(Dataset records)
:::::

## src/rtl/dmem_arb_pkg.sv

```systemverilog
// Shared types and default widths for the two-port data-memory arbiter.
package dmem_arb_pkg;
    localparam int DMEM_ADDR_W = 13;
    localparam int DMEM_DATA_W = 32;

    typedef enum logic [1:0] {
        IDLE  = 2'd0,
        ISSUE = 2'd1,
        RESP  = 2'd2
    } arb_state_t;
endpackage

```

## src/rtl/rr_pick2.sv

```systemverilog
// Two-request round-robin picker: a lone request always wins, a tie goes to ptr.
module rr_pick2 (
    input  logic [1:0] req,
    input  logic       ptr,
    output logic [1:0] grant
);
    always_comb begin
        grant = 2'b00;
        if (req == 2'b11) begin
            grant = ptr ? 2'b10 : 2'b01;
        end else begin
            grant = req;
        end
    end
endmodule

```

## src/rtl/dmem_arbiter.sv

```systemverilog
// Two-port arbiter in front of a single-ported data memory; one transaction
// in flight, fixed IDLE -> ISSUE -> RESP sequence with round-robin on ties.
module dmem_arbiter
    import dmem_arb_pkg::*;
#(
    parameter int ADDR_W = DMEM_ADDR_W,
    parameter int DATA_W = DMEM_DATA_W
) (
    input  logic              clk,
    input  logic              rst_n,
    input  logic              p0_valid,
    input  logic              p0_we,
    input  logic [ADDR_W-1:0] p0_addr,
    input  logic [DATA_W-1:0] p0_wdata,
    output logic              p0_ready,
    output logic              p0_rvalid,
    output logic [DATA_W-1:0] p0_rdata,
    input  logic              p1_valid,
    input  logic              p1_we,
    input  logic [ADDR_W-1:0] p1_addr,
    input  logic [DATA_W-1:0] p1_wdata,
    output logic              p1_ready,
    output logic              p1_rvalid,
    output logic [DATA_W-1:0] p1_rdata,
    output logic [ADDR_W-1:0] mem_address,
    output logic [DATA_W-1:0] mem_write_data,
    output logic              mem_memread,
    output logic              mem_memwrite,
    input  logic [DATA_W-1:0] mem_read_data
);
    arb_state_t        state;
    arb_state_t        state_nxt;
    logic              ptr;
    logic              owner;
    logic              cmd_we;
    logic [ADDR_W-1:0] cmd_addr;
    logic [DATA_W-1:0] cmd_wdata;
    logic [1:0]        grant;
    logic              hs;

    rr_pick2 u_pick (
        .req   ({p1_valid, p0_valid}),
        .ptr   (ptr),
        .grant (grant)
    );

    assign hs       = (state == IDLE) && (|grant);
    assign p0_ready = (state == IDLE) && grant[0];
    assign p1_ready = (state == IDLE) && grant[1];

    always_comb begin
        state_nxt = state;
        case (state)
            IDLE:    if (|grant) state_nxt = ISSUE;
            ISSUE:   state_nxt = RESP;
            RESP:    state_nxt = IDLE;
            default: state_nxt = IDLE;
        endcase
    end

    // Command and owner are captured only at the handshake, so the memory
    // address/data lines hold their value until the next grant.
    always_ff @(posedge clk or negedge rst_n) begin
        if (!rst_n) begin
            state     <= IDLE;
            ptr       <= 1'b0;
            owner     <= 1'b0;
            cmd_we    <= 1'b0;
            cmd_addr  <= '0;
            cmd_wdata <= '0;
        end else begin
            state <= state_nxt;
            if (hs) begin
                ptr       <= grant[0];
                owner     <= grant[1];
                cmd_we    <= grant[1] ? p1_we    : p0_we;
                cmd_addr  <= grant[1] ? p1_addr  : p0_addr;
                cmd_wdata <= grant[1] ? p1_wdata : p0_wdata;
            end
        end
    end

    // Strobes and rvalid decode straight from state so an asynchronous reset
    // removes them immediately.
    assign mem_address    = cmd_addr;
    assign mem_write_data = cmd_wdata;
    assign mem_memwrite   = (state == ISSUE) && cmd_we;
    assign mem_memread    = (state == ISSUE) && !cmd_we;

    assign p0_rvalid = (state == RESP) && !owner;
    assign p1_rvalid = (state == RESP) && owner;
    assign p0_rdata  = mem_read_data;
    assign p1_rdata  = mem_read_data;
endmodule

```

## config.mk

```make
export PLATFORM = sky130hd
export DESIGN_NAME = dmem_arbiter
export DESIGN_NICKNAME = d
export VERILOG_FILES = /design/src/rtl/dmem_arb_pkg.sv /design/src/rtl/rr_pick2.sv /design/src/rtl/dmem_arbiter.sv
export SDC_FILE = /design/constraint.sdc
export NUM_CORES = 1
export LEC_CHECK = 0
export CAP_MARGIN = 20
export CORE_ASPECT_RATIO = 1.2
export CORE_MARGIN = 5
export CORE_UTILIZATION = 31
export CTS_BUF_LIST = sky130_fd_sc_hd__clkbuf_16
export DETAILED_ROUTE_END_ITERATION = 12
export PLACE_DENSITY = 0.77
export SYNTH_ARGS = -nofsm -noshare
export SYNTH_HDL_FRONTEND = slang
export SYNTH_HIERARCHICAL = 1
export SYNTH_SLANG_ARGS = --single-unit
```

## constraint.sdc

```tcl
create_clock -name clk -period 1.56 [get_ports clk]
set_input_delay 0.39 -clock clk [delete_from_list [all_inputs] [get_ports clk]]
set_output_delay 0.39 -clock clk [all_outputs]
set_load 0.1 [all_outputs]
```

==> results.yml <==
status:
  outcome: "finished with violations"
  failing_checks: "setup timing"
clocking:
  master_cell_of_the_clock_root_buffer: "sky130_fd_sc_hd__clkbuf_16"
  maximum_root_to_sink_buffer_count: 2
  clock-sinks: 50
  cts_inserted_buffers: 5
  cts_tree: "done"
  cts_max_level: 2
  clkSlewWorstSetupHoldPaths_ps: 60
  worstSkewPairLatency_ps: 290
setup_path:
  critPathMaxFanout: 3
  required_time_reported_for_the_critical_path_endpoint_ps: 1170
  crit_chain: "dlygate4sd2_1, a21boi_4, buf_6, nand2_4, clkinvlp_4, buf_12"
  critical_path.endpoint_type: "output port"
  crit_start: "p1_valid"
  crit_path_top_delay_cell: "sky130_fd_sc_hd__a21boi_4"
  critical_path.reg2reg.startpoint: "ptr$_DFFE_PN0P_"
  cpPeakStageDelay_ps: 250
  worstPathArrival_ps: 1310
  critPathLaunchType: "input pin"
  worst-setup-path-type: "in2out"
global_routing:
  grt_antenna_before_repair: 0
  grt_pass1_vias: 2463
  groute.usage.overall_pct: 14.1
  residual_overflow_from_global_routing: 0
  wire_length_of_the_first_global_routing_pass_um: 13200
  grt_max_degree: 51
synth:
  post_synth.cell_area_avg_sq_um: 13.8
  synth.net_count: 360
  yosysTopAreaCellShare_pct: 39.2
  ys_types: 17
  synth_cells: 232
  synth_seq_area_share_pct: 39.2
  post_synth_instance_area_sq_um: 3190
  largest_area_contributor_in_the_netlist: "sky130_fd_sc_hd__dfrtp_1"
  ys_warns: 6
  synth_top_cells_by_area: "sky130_fd_sc_hd__dfrtp_1, sky130_fd_sc_hd__mux2_4, sky130_fd_sc_hd__buf_4, sky130_fd_sc_hd__mux2_2, sky130_fd_sc_hd__buf_6"
  yosys_register_bits: 50
timing:
  fin_worst_hold_slack_ps: 91.3
  min_period_ps: 1700
  clock_skew_ps: 4.45
  report.final.hold_viol_count: 0
  maxSlewViolCount: 0
  max_clock_freq_mhz: 587
  tightest_slew_ps: 280
  setup-violations-final: 52
  rsz0062_at_grt: "yes"
  worst_slack_ps: -145
  maxSlewHeadroom_pct: 81.3
  period_utilisation_layout_pct: 109
finish:
  layout.cells.most_common: "sky130_fd_sc_hd__clkdlybuf4s50_1"
  most-common-layout-cells: "sky130_fd_sc_hd__clkdlybuf4s50_1, sky130_fd_sc_hd__mux2_4, sky130_fd_sc_hd__buf_12"
  num_antenna_cells: 0
  layout-drive-gt1-share_pct: 55.8
  area_delta_synth_final_pct: 68.6
  nNetsFinal: 458
  fillers: 834
routing:
  via_per_inst: 4.55
  route.detailed.drc: 0
  final_antenna_violating_net_count: 0
  detail_route.iter0.violations: 44
  drtPass1Iterations: 4
  detail_route.wl_per_cell_um: 18.8
  num_vias: 2077
  total_routed_wirelength_um: 8590
die:
  core_region_area_sq_um: 10100
  chipHeight_um: 121
  placement_rows: 40
  floorplan.io_pins: 243
  die_x_extent_um: 103
  die_area_sq_um: 12400
  start_util_pct: 31.7
flow_run:
  drv_cap: 0
worst_hold_path:
  worst_hold_path_type: "in2async"
place:
  place.detailed.hpwl_um: 5870
  gpl.final_weighted_congestion: 0.735
  portBuffers: 146
==> critical path: cells and delay by family <==
family | cells | cell delay (ps)
AO/OA/AOI/OAI | 1 | 250
buffers and inverters | 4 | 610
AND/OR/NAND/NOR | 1 | 50
==> registers in the layout, indices dropped and copies added (netlist names) <==
name            flops
mem_address        13
mem_write_data     32
ptr                 1
state               2
owner               1
cmd_we              1
==> per-layer routing <==
| layer | track usage, % | share of wire, % | vias to the layer above |
|---|---|---|---|
| met2 | 25.3 | 55 | 83 |
| met5 | 0 | 0 | - |
| met1 | 15.3 | 34 | 1029 |
| met4 | 5.74 | 3.3 | 0 |
| li1 | - | - | 930 |
| met3 | 3.97 | 6.8 | 35 |
==> through the flow <==
| stage | setup slack (ps) | TNS [ps] | util, % | area [sq um] | cells |
|---|---|---|---|---|---|
| 4_1_cts | -150 | -5460 | 53.8 | 5410 | 457 |
| 2_1_floorplan | -153 | -530 | - | 3240 | 232 |
| 3_3_place_gp | -588 | -26390 | 48.7 | 4900 | 438 |
| 3_5_place_dp | -630 | -28030 | 48.7 | 4900 | 438 |
| 6_report | -145 | -5130 | 53.5 | 5380 | 456 |
| 5_1_grt | -228 | -9300 | 53.5 | 5380 | 456 |
==> cell usage after synthesis (all sizes together) <==
master / n
o21ai: 1
and2: 2
inv: 3
dfrtp: 50
nor2b: 2
nor3b: 2
a21boi: 2
a21o: 1
nor2: 1
mux2: 92
buf: 74
o21a: 1
nand2: 1
==> logic make-up (layout without fill, tap and decap cells) <==
family,count (synthesis),after routing,synth area share [%]
flops,50,50,39.2
buf+inv,77,175,18.9
compound gates,5,5,1.10
simple gates,8,8,1.57
mux,92,92,39.3
==> final cells by class <==
cell class	instances	area, sq um	share of cell area [%]
clock buffer	5	125	2.32
clock inverter	2	7.51	0.139
inverter	3	15.0	0.279
multi-input combinational	105	1500	27.9
sequential	50	1250	23.3
tap	126	158	2.93
timing repair buffer	165	2320	43.2
==> path summary, 6_finish.rpt <==
| kind | end | slack, ps | cells after the start |
|---|---|---|---|
| setup / recovery | p1_ready | -140 | 6 |
| hold / removal | mem_write_data[25]$_DFFE_PN0P_ | 90 | 2 |
| setup reg to reg | mem_write_data[10]$_DFFE_PN0P_ | -140 | 7 |
| hold reg to reg | state[1]$_DFFE_PN0P_ | 540 | 1 |
| max in group asynchronous | state[1]$_DFFE_PN0P_ | 1220 | 2 |
| min in group clk | state[1]$_DFFE_PN0P_ | 540 | 1 |
==> repair_timing <==
action	in CTS	in global routing
resized for setup	47	1
hold buffers	0	0
pin swaps	2	1
setup buffers	7	0
gates cloned	5	0
endpoints found under the setup margin	52	52
endpoints found under the hold margin	0	0
Power is left out: the tool's default activity adds up to more than one toggle a clock period on the data nets, which glitch-free logic cannot reach.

:::::

Problem requirements -
Nothing but lines that contain "usage" should appear in the answer. Copy each from the records.

Written reply -
  groute.usage.overall_pct: 14.1
| layer | track usage, % | share of wire, % | vias to the layer above |
==> cell usage after synthesis (all sizes together) <==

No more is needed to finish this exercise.